A herp friend of mine, Rob and I were discussing husbandry one afternoon when he made the statement, "Snakes spend thir entire lives eating, breeding, avoiding predation..but mostly adjusting their body teperatures."
I had always kept my animals at roughly ambient or room temperature but after dealing with some chronic low grade issues such as a normaly present GI bacteria blooming and creating problems and in another case some animals getting psuedomonus,also a very normal widespread organism, I realized that although my animals where doing ok my husbandry technique was not optimal or ideal.
I lack the resources to keep individual groups in the exact parameters that their wild counterparts would deal with, however I now provide them with a pretty significant thermal gradient.
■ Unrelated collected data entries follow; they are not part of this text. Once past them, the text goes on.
$ cat src/rtl/clause_load_scheduler_if.sv
// ---------------------------------------------------------------------------
// clause_load_scheduler_if
// Handshake bundle between the host preload stream, the clause load
// scheduler and the per-engine input buffers.
//
// Signals:
//   host_cla_valid/host_cla/host_cla_ready       host clause stream
//   host_uc_valid/host_uc/host_uc_last/host_uc_ready  host unit-clause stream
//   eng_cla_valid/eng_cla/eng_cla_ready          one-hot clause delivery
//   eng_ptr_valid/eng_ptr                        one-hot tail-pointer strobe
//   eng_uc_valid/eng_uc/eng_uc_ready             unit-clause broadcast
//
// Modports:
//   slave  : the scheduler (consumes host streams, drives engine side)
//   master : the environment (drives host streams, models engine readiness)
// ---------------------------------------------------------------------------
interface clause_load_scheduler_if #(
  parameter int NUM_ENGINE = 4,
  parameter int CLA_LENGTH = 3,
  parameter int LIT_W      = 11,
  parameter int CLQ_DEPTH  = 64,
  parameter int PTR_W      = $clog2(CLQ_DEPTH)
);
  logic                          host_cla_valid;
  logic [CLA_LENGTH*LIT_W-1:0]   host_cla;
  logic                          host_cla_ready;
  logic                          host_uc_valid;
  logic [LIT_W-1:0]              host_uc;
  logic                          host_uc_last;
  logic                          host_uc_ready;
  logic [NUM_ENGINE-1:0]         eng_cla_valid;
  logic [CLA_LENGTH*LIT_W-1:0]   eng_cla;
  logic [NUM_ENGINE-1:0]         eng_cla_ready;
  logic [NUM_ENGINE-1:0]         eng_ptr_valid;
  logic [PTR_W-1:0]              eng_ptr;
  logic                          eng_uc_valid;
  logic [LIT_W-1:0]              eng_uc;
  logic [NUM_ENGINE-1:0]         eng_uc_ready;

  modport slave (
    input  host_cla_valid, host_cla,
    output host_cla_ready,
    input  host_uc_valid, host_uc, host_uc_last,
    output host_uc_ready,
    output eng_cla_valid, eng_cla,
    input  eng_cla_ready,
    output eng_ptr_valid, eng_ptr,
    output eng_uc_valid, eng_uc,
    input  eng_uc_ready
  );

  modport master (
    output host_cla_valid, host_cla,
    input  host_cla_ready,
    output host_uc_valid, host_uc, host_uc_last,
    input  host_uc_ready,
    input  eng_cla_valid, eng_cla,
    output eng_cla_ready,
    input  eng_ptr_valid, eng_ptr,
    input  eng_uc_valid, eng_uc,
    output eng_uc_ready
  );
endinterface

$ cat src/rtl/clause_load_scheduler.sv
// ---------------------------------------------------------------------------
// clause_load_scheduler
// Loads preprocessed CNF data into the per-engine clause queues in three
// phases: clauses dealt round-robin (strict order, no skipping of stalled
// engines), one tail-pointer strobe per engine derived from the fill counts,
// then unit clauses broadcast to every engine simultaneously.
//
// Ports:
//   clock       in   rising-edge clock
//   reset       in   synchronous, active-high reset
//   start       in   begin a load (sampled only while idle)
//   num_clause  in   total clauses of the load, latched on start
//   bus         if   clause_load_scheduler_if.slave (host + engine handshakes)
//   busy        out  high in any state other than idle
//   done        out  one-cycle pulse at load completion
//   error       out  sticky overflow flag, cleared by the next accepted start
//
// Optional build macro:
//   UC_ZERO_FILTER_EN  when defined, a unit clause of literal 0 is accepted
//                      without waiting for the engines and is not forwarded.
// ---------------------------------------------------------------------------
module clause_load_scheduler #(
  parameter int NUM_ENGINE = 4,
  parameter int CLA_LENGTH = 3,
  parameter int LIT_W      = 11,
  parameter int CLQ_DEPTH  = 64,
  parameter int PTR_W      = $clog2(CLQ_DEPTH),
  parameter int CNT_W      = $clog2(NUM_ENGINE*CLQ_DEPTH)+1
) (
  input  logic                  clock,
  input  logic                  reset,
  input  logic                  start,
  input  logic [CNT_W-1:0]      num_clause,
  clause_load_scheduler_if.slave bus,
  output logic                  busy,
  output logic                  done,
  output logic                  error
);

  localparam int IDX_W  = (NUM_ENGINE > 1) ? $clog2(NUM_ENGINE) : 1;
  localparam int FILL_W = PTR_W + 1;  // a full queue holds CLQ_DEPTH entries
  localparam int CLA_W  = CLA_LENGTH * LIT_W;

  localparam logic [IDX_W-1:0]  IDX_LAST = IDX_W'(NUM_ENGINE - 1);
  localparam logic [IDX_W-1:0]  IDX_ONE  = IDX_W'(1);
  localparam logic [FILL_W-1:0] FILL_ONE = FILL_W'(1);
  localparam logic [CNT_W-1:0]  CNT_ONE  = CNT_W'(1);
  localparam logic [CNT_W-1:0]  CNT_MAX  = CNT_W'(NUM_ENGINE * CLQ_DEPTH);

  typedef enum logic [2:0] {
    S_IDLE = 3'd0,
    S_CLA  = 3'd1,
    S_PTR  = 3'd2,
    S_UC   = 3'd3,
    S_DONE = 3'd4
  } state_t;

  state_t              state_r;
  state_t              next_state_s;
  logic [CNT_W-1:0]    num_r;
  logic [CNT_W-1:0]    sent_r;
  logic [IDX_W-1:0]    rr_idx_r;
  logic [IDX_W-1:0]    ptr_idx_r;
  logic [FILL_W-1:0]   fill_r [NUM_ENGINE];
  logic                error_r;

  logic [NUM_ENGINE-1:0] cla_valid_s;
  logic [CLA_W-1:0]      cla_data_s;
  logic                  cla_ready_s;
  logic [NUM_ENGINE-1:0] ptr_valid_s;
  logic [PTR_W-1:0]      ptr_s;
  logic                  uc_valid_s;
  logic [LIT_W-1:0]      uc_data_s;
  logic                  uc_ready_s;
  logic                  busy_s;
  logic                  done_s;
  logic                  cla_xfer_s;
  logic                  cla_last_s;
  logic                  uc_xfer_s;

  assign cla_xfer_s = (state_r == S_CLA) && bus.host_cla_valid && cla_ready_s;
  // sent_r counts completed transfers, so this transfer is the final one
  assign cla_last_s = (sent_r == (num_r - CNT_ONE));
  assign uc_xfer_s  = (state_r == S_UC) && bus.host_uc_valid && uc_ready_s;

  // State register
  always_ff @(posedge clock) begin
    if (reset) begin
      state_r <= S_IDLE;
    end else begin
      state_r <= next_state_s;
    end
  end

  // Next-state logic
  always_comb begin
    next_state_s = state_r;
    case (state_r)
      S_IDLE: begin
        if (start) begin
          if (num_clause > CNT_MAX) begin
            next_state_s = S_DONE;
          end else if (num_clause == '0) begin
            next_state_s = S_PTR;
          end else begin
            next_state_s = S_CLA;
          end
        end else begin
          next_state_s = S_IDLE;
        end
      end
      S_CLA: begin
        if (cla_xfer_s && cla_last_s) begin
          next_state_s = S_PTR;
        end else begin
          next_state_s = S_CLA;
        end
      end
      S_PTR: begin
        if (ptr_idx_r == IDX_LAST) begin
          next_state_s = S_UC;
        end else begin
          next_state_s = S_PTR;
        end
      end
      S_UC: begin
        if (uc_xfer_s && bus.host_uc_last) begin
          next_state_s = S_DONE;
        end else begin
          next_state_s = S_UC;
        end
      end
      S_DONE:  next_state_s = S_IDLE;
      default: next_state_s = S_IDLE;
    endcase
  end

  // Output decode; the clause and UC handshakes pass through combinationally
  always_comb begin
    cla_valid_s = '0;
    cla_data_s  = '0;
    cla_ready_s = 1'b0;
    ptr_valid_s = '0;
    ptr_s       = '0;
    uc_valid_s  = 1'b0;
    uc_data_s   = '0;
    uc_ready_s  = 1'b0;
    busy_s      = 1'b1;
    done_s      = 1'b0;
    case (state_r)
      S_IDLE: begin
        busy_s = 1'b0;
      end
      S_CLA: begin
        cla_data_s            = bus.host_cla;
        cla_valid_s[rr_idx_r] = bus.host_cla_valid;
        cla_ready_s           = bus.eng_cla_ready[rr_idx_r];
      end
      S_PTR: begin
        ptr_valid_s[ptr_idx_r] = 1'b1;
        // Truncation makes a full queue report pointer 0 (wrap)
        ptr_s = fill_r[ptr_idx_r][PTR_W-1:0];
      end
      S_UC: begin
        uc_data_s = bus.host_uc;
`ifdef UC_ZERO_FILTER_EN
        if (bus.host_uc == '0) begin
          uc_valid_s = 1'b0;
          uc_ready_s = 1'b1;
        end else begin
          uc_valid_s = bus.host_uc_valid;
          uc_ready_s = &bus.eng_uc_ready;
        end
`else
        uc_valid_s = bus.host_uc_valid;
        uc_ready_s = &bus.eng_uc_ready;
`endif
      end
      S_DONE: begin
        done_s = 1'b1;
      end
      default: begin
        busy_s = 1'b0;
      end
    endcase
  end

  // Load bookkeeping: clause count, round-robin index, fill counts, error
  always_ff @(posedge clock) begin
    if (reset) begin
      num_r     <= '0;
      sent_r    <= '0;
      rr_idx_r  <= '0;
      ptr_idx_r <= '0;
      error_r   <= 1'b0;
      for (int i = 0; i < NUM_ENGINE; i++) begin
        fill_r[i] <= '0;
      end
    end else begin
      case (state_r)
        S_IDLE: begin
          if (start) begin
            num_r     <= num_clause;
            sent_r    <= '0;
            rr_idx_r  <= '0;
            ptr_idx_r <= '0;
            error_r   <= (num_clause > CNT_MAX);
            for (int i = 0; i < NUM_ENGINE; i++) begin
              fill_r[i] <= '0;
            end
          end
        end
        S_CLA: begin
          if (cla_xfer_s) begin
            fill_r[rr_idx_r] <= fill_r[rr_idx_r] + FILL_ONE;
            rr_idx_r         <= (rr_idx_r == IDX_LAST) ? '0 : (rr_idx_r + IDX_ONE);
            sent_r           <= sent_r + CNT_ONE;
          end
        end
        S_PTR: begin
          ptr_idx_r <= (ptr_idx_r == IDX_LAST) ? '0 : (ptr_idx_r + IDX_ONE);
        end
        default: begin
          num_r <= num_r;
        end
      endcase
    end
  end

  assign bus.eng_cla_valid  = cla_valid_s;
  assign bus.eng_cla        = cla_data_s;
  assign bus.host_cla_ready = cla_ready_s;
  assign bus.eng_ptr_valid  = ptr_valid_s;
  assign bus.eng_ptr        = ptr_s;
  assign bus.eng_uc_valid   = uc_valid_s;
  assign bus.eng_uc         = uc_data_s;
  assign bus.host_uc_ready  = uc_ready_s;
  assign busy               = busy_s;
  assign done               = done_s;
  assign error              = error_r;

endmodule

$ cat src/flat_wrapper.sv
// flat-port wrapper written by rule: the top's interface ports become plain ports
module clause_load_scheduler_flat 
#(
  parameter int NUM_ENGINE = 4,
  parameter int CLA_LENGTH = 3,
  parameter int LIT_W      = 11,
  parameter int CLQ_DEPTH  = 64,
  parameter int PTR_W      = $clog2(CLQ_DEPTH),
  parameter int CNT_W      = $clog2(NUM_ENGINE*CLQ_DEPTH)+1
)
  (clock, reset, start, num_clause, busy, done, error, bus_host_cla_valid, bus_host_cla, bus_host_cla_ready, bus_host_uc_valid, bus_host_uc, bus_host_uc_last, bus_host_uc_ready, bus_eng_cla_valid, bus_eng_cla, bus_eng_cla_ready, bus_eng_ptr_valid, bus_eng_ptr, bus_eng_uc_valid, bus_eng_uc, bus_eng_uc_ready);
  clause_load_scheduler_if #(.NUM_ENGINE(NUM_ENGINE), .CLA_LENGTH(CLA_LENGTH), .LIT_W(LIT_W), .CLQ_DEPTH(CLQ_DEPTH), .PTR_W(PTR_W)) bus_i ();
  input  logic clock;
  input  logic reset;
  input  logic start;
  input  logic [CNT_W-1:0] num_clause;
  output logic busy;
  output logic done;
  output logic error;
  input wire logic [$bits(bus_i.host_cla_valid)-1:0] bus_host_cla_valid;
  input wire logic [$bits(bus_i.host_cla)-1:0] bus_host_cla;
  output wire logic [$bits(bus_i.host_cla_ready)-1:0] bus_host_cla_ready;
  input wire logic [$bits(bus_i.host_uc_valid)-1:0] bus_host_uc_valid;
  input wire logic [$bits(bus_i.host_uc)-1:0] bus_host_uc;
  input wire logic [$bits(bus_i.host_uc_last)-1:0] bus_host_uc_last;
  output wire logic [$bits(bus_i.host_uc_ready)-1:0] bus_host_uc_ready;
  output wire logic [$bits(bus_i.eng_cla_valid)-1:0] bus_eng_cla_valid;
  output wire logic [$bits(bus_i.eng_cla)-1:0] bus_eng_cla;
  input wire logic [$bits(bus_i.eng_cla_ready)-1:0] bus_eng_cla_ready;
  output wire logic [$bits(bus_i.eng_ptr_valid)-1:0] bus_eng_ptr_valid;
  output wire logic [$bits(bus_i.eng_ptr)-1:0] bus_eng_ptr;
  output wire logic [$bits(bus_i.eng_uc_valid)-1:0] bus_eng_uc_valid;
  output wire logic [$bits(bus_i.eng_uc)-1:0] bus_eng_uc;
  input wire logic [$bits(bus_i.eng_uc_ready)-1:0] bus_eng_uc_ready;
  assign bus_i.host_cla_valid = bus_host_cla_valid;
  assign bus_i.host_cla = bus_host_cla;
  assign bus_host_cla_ready = bus_i.host_cla_ready;
  assign bus_i.host_uc_valid = bus_host_uc_valid;
  assign bus_i.host_uc = bus_host_uc;
  assign bus_i.host_uc_last = bus_host_uc_last;
  assign bus_host_uc_ready = bus_i.host_uc_ready;
  assign bus_eng_cla_valid = bus_i.eng_cla_valid;
  assign bus_eng_cla = bus_i.eng_cla;
  assign bus_i.eng_cla_ready = bus_eng_cla_ready;
  assign bus_eng_ptr_valid = bus_i.eng_ptr_valid;
  assign bus_eng_ptr = bus_i.eng_ptr;
  assign bus_eng_uc_valid = bus_i.eng_uc_valid;
  assign bus_eng_uc = bus_i.eng_uc;
  assign bus_i.eng_uc_ready = bus_eng_uc_ready;
  clause_load_scheduler #(.NUM_ENGINE(NUM_ENGINE), .CLA_LENGTH(CLA_LENGTH), .LIT_W(LIT_W), .CLQ_DEPTH(CLQ_DEPTH), .PTR_W(PTR_W), .CNT_W(CNT_W)) u_core (.clock(clock), .reset(reset), .start(start), .num_clause(num_clause), .bus(bus_i), .busy(busy), .done(done), .error(error));
endmodule
$ cat config.mk
export PLATFORM = sky130hd
export DESIGN_NAME = clause_load_scheduler_flat
export DESIGN_NICKNAME = d
export VERILOG_FILES = /design/src/rtl/clause_load_scheduler_if.sv /design/src/rtl/clause_load_scheduler.sv /design/src/flat_wrapper.sv
export SDC_FILE = /design/constraint.sdc
export NUM_CORES = 1
export LEC_CHECK = 0
export BUFFER_PORTS_ARGS = -buffer_cell sky130_fd_sc_hd__buf_4
export CAP_MARGIN = 25
export CORE_MARGIN = 5
export CORE_UTILIZATION = 50
export CTS_CLUSTER_DIAMETER = 60
export DETAILED_ROUTE_END_ITERATION = 6
export PLACE_DENSITY = 0.8
export REMOVE_ABC_BUFFERS = 1
export SLEW_MARGIN = 20
export SYNTH_ARGS = -nofsm -noshare
export SYNTH_HDL_FRONTEND = slang
export SYNTH_SLANG_ARGS = --single-unit
$ cat constraint.sdc
create_clock -name clock -period 3.4 [get_ports clock]
set_clock_uncertainty 0.1 [all_clocks]
set_input_delay 0.68 -clock clock [delete_from_list [all_inputs] [get_ports clock]]
set_output_delay 0.68 -clock clock [all_outputs]
set_load 0.05 [all_outputs]
==> results of run 1 <==
-- final cells by class --
type                    instances  area share
inverters                       8     0.00682
clock inverters                 3     0.00483
repair buffers                133       0.227
flip-flops and latches         54       0.300
well taps                      77      0.0219
clock buffers                   5      0.0156
multi-input cells             269       0.424
-- registers in the layout, summed over array words and instances, names as in the netlist, named ones only --
name,cells
u_core.ptr_idx_r,2
u_core.sent_r,9
u_core.state_r,3
u_core.fill_r,24
u_core.error,1
u_core.num_r,9
u_core.rr_idx_r,2
-- cells in the mapped netlist (all sizes together), types with 2 or more instances --
master / count / area, sq um
a211o: 2 / 17.5
a21oi: 19 / 95.1
a22oi: 2 / 15.0
and2: 64 / 400
and3: 7 / 43.8
and3b: 2 / 17.5
buf: 6 / 37.5
clkbuf: 11 / 41.3
dfxtp: 30 / 601
edfxtp: 24 / 721
ha: 13 / 163
inv: 8 / 30.0
mux4: 13 / 293
nand2: 41 / 154
nand2b: 2 / 12.5
nand3: 9 / 50.1
nand3b: 3 / 22.5
nand4: 3 / 18.8
nor2: 42 / 158
nor3: 3 / 15.0
nor3b: 3 / 22.5
nor4: 2 / 12.5
o21ai: 2 / 10.0
xnor2: 10 / 87.6
xor2: 12 / 105
-- power by group through the flow --
stage,clock (mW),combinational (mW),sequential [mW]
after floorplan,0,0.210,0.744
after global placement,0,0.341,0.750
after detailed placement,0,0.346,0.753
after CTS,0.364,0.348,0.738
after global routing,0.392,0.373,0.742
final,0.357,0.345,0.738
-- worst min-delay path: stages (launching register included) --
cell and delay [ns]:
dfxtp_1 0.32, nand2_1 0.05, a21oi_1 0.05
-- logic make-up after synthesis --
family / Yosys count / synth area share
AND/OR/NAND/NOR: 187 / 0.303
flip-flops: 54 / 0.402
AO/OA/AOI/OAI: 34 / 0.0658
buffers and inverters: 25 / 0.0331
XOR/XNOR: 22 / 0.0586
multiplexers: 13 / 0.0890
adder cells (fa/ha/maj): 13 / 0.0494
-- layer usage --
metal  part of all wire  global-route usage  vias to the layer above
met5                  0                   0                        -
met4             0.0095              0.0550                        0
met3               0.11              0.0587                        6
met2               0.48               0.347                      166
met1               0.40               0.262                     1350
li1                   -                   -                     1432
-- through the flow --
step / hold WS, ns / utilization
after floorplan: 0.342 / -
after global placement: 0.344 / 0.675
after detailed placement: 0.348 / 0.675
after CTS: 0.362 / 0.689
after global routing: 0.391 / 0.689
final: 0.356 / 0.689
-- final timing paths --
kind | from | to | depth (start not counted)
setup / recovery | u_core.state_r[0] | bus_eng_cla[6] | 4
hold / removal | u_core.error | u_core.error | 2
setup reg to reg | register | u_core.fill_r[2][4] | 5
hold reg to reg | u_core.error | u_core.error | 2
==> results.txt, run 1 <==
run status: finished clean
sequential power share: 0.513
Filler cells: 525
clk_lat worst skew: 0.31 ns
Worst R2R Setup Slack: 0.98 ns
pwr dens: 327 nW/um^2
Synth Flop Type: dfxtp_1
Comb pwr share: 0.240
DIE AREA: 8300 sq um
drt wl/cell: 15.9 um
Mapped Cells: 348
CTS tree: yes
share of cells above drive strength 1: 0.337
GRT overflow: 0
crit path max fanout: 38
H-tree levels: 2
Slew @ Worst Pin: 0.513 ns
final net count: 551
GP Congestion: 0.903
first-pass GRT wire length: 14,100 um
Synth Cell Area: 3290 sq um
I/O Buffers: 130
CP required: 2.62 ns
Die Span Y: 91.1 um
Max-cap violations: 0
pre-CTS setup slack: 0.901 ns
setup slack after layout: 0.814 ns
total power: 1.44 mW
GRT Overall Usage: 0.207
Yosys Warn Count: 0
Total Routed Length: 8730 um
maximum operating frequency: 387 MHz
largest net degree at the start of global routing: 39
WS Path Type: register to output port
Hold Vio Cnt, Final: 0
Max-slew headroom: 0.655
commonest non-fill, non-tap cell in the layout: buf_4
core area: 6390 sq um
Bufs and invs on worst path: 2
CP arrival: 1.81 ns
fin crit period: 2.59 ns
crit path capture type: output port
clk sink count: 54
post-CTS setup buffers: 0
Synth Register Bits: 54
Vias: 2,954
Post-Syn Area per Cell: 9.46 sq um
crit-path cells: nor3b_2, buf_4, and2_1, buf_4
EDFF count, synth: 24
vias per inst: 5.38
antenna violations before repair: 0
Non-Filler Instances: 549
DP Area: 4310 sq um
Final period util: 0.761
vias in the first global route: 2,959
setup_tns: 0 ns
distinct cell type count after synthesis: 44
Final setup viols: 0
Multi-input gate area: 1870 sq um
NetSw: 438 uW
critical path's slowest cell: dfxtp_1
peak supply drop: 0.188 mV
internal power: 1.00 mW
DP HPWL: 7180 um
CTS Root Cell: clkbuf_8
total CTS buffers: 5
post-cts resize count: 0
Die Wd: 91.1 um
RSZ-0062 raised after global routing: false
Seq/Total Area, Yosys: 0.402
ys async rst share: 0
1st-pass router iterations: 4
IO Count: 131
cts hold-fix bufs: 0
clock transition at the registers of the reported paths: 0.09 ns
Area Growth Syn to Fin: 33.8%
most frequent cells in the layout: buf_4, and2_1, nor2_1
Slowest Stage Delay on Critical Path: 0.52 ns
sw frac: 0.304
Residual DRC: 0
Hold Crit Class: register to register
Antenna Nets Post-Route: 0
Max Slew Vio Count: 0
row cnt: 29
Crit path top cell by count: buf_4
P_leak: 1.96 nW
Design Area, Final: 4400 sq um
Critical Path Source Type: register
clock power share: 0.248
family with the most delay on the worst path: flip-flops
DR iter-0 viols: 245
Seq. cell area: 1320 sq um
CTS max path bufs: 2
Antenna diodes: 0
Initial Util: 0.515
placed cells: 541
(Power assumes the default switching activity.)
==> run 2: changes to the inputs <==
Settings changed: CORE_UTILIZATION 50 to 49, PLACE_DENSITY 0.8 to 0.79.
Clock period 3.4 ns to 2.4 ns, I/O delays scaled along.
==> run 2 against run 1 <==
First-iteration DRC count decreased by 27%. Highest routed layer unchanged. Via count increased by 1.3%. Die area increased by 1.8%. Critical path depth unchanged. Combinational power increased by 46%. Clock power increased by 41%. Core utilization increased by 0.35 points. Largest power group unchanged. Register-to-register slack got worse by 0.86 ns. Critical path type unchanged.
The heat tapes are set to 110 F and the room temp is set to 76 F.
They probably stick to the cooler side but they have the option of getting their temps up if needed to increase activity of their imune systems or speed the digestion of a larger meal. The heat tapes are on timers and run for about 4 hrs in the morning at sunrise and another 4 at sunset.
I had a lot of reasons for rationalizing not setting up a thermal gradient (cost too much, the snakes are at an ok temp., not set up to provide it....etc.) in the past but I am totally sold on it now and really do not have to deal with regurges, etc. anymore.
My formally problem groups such as deppei, jani, lineaticollis, vertebralis, deserticola are all bullet proof right out of the egg. They eat good sized rat pinks and fuzzies right away. If I were asked what I thought was the single most important thing a pit keeper could do to have good luck with his or her animals I would say provide a wide thermal gradient.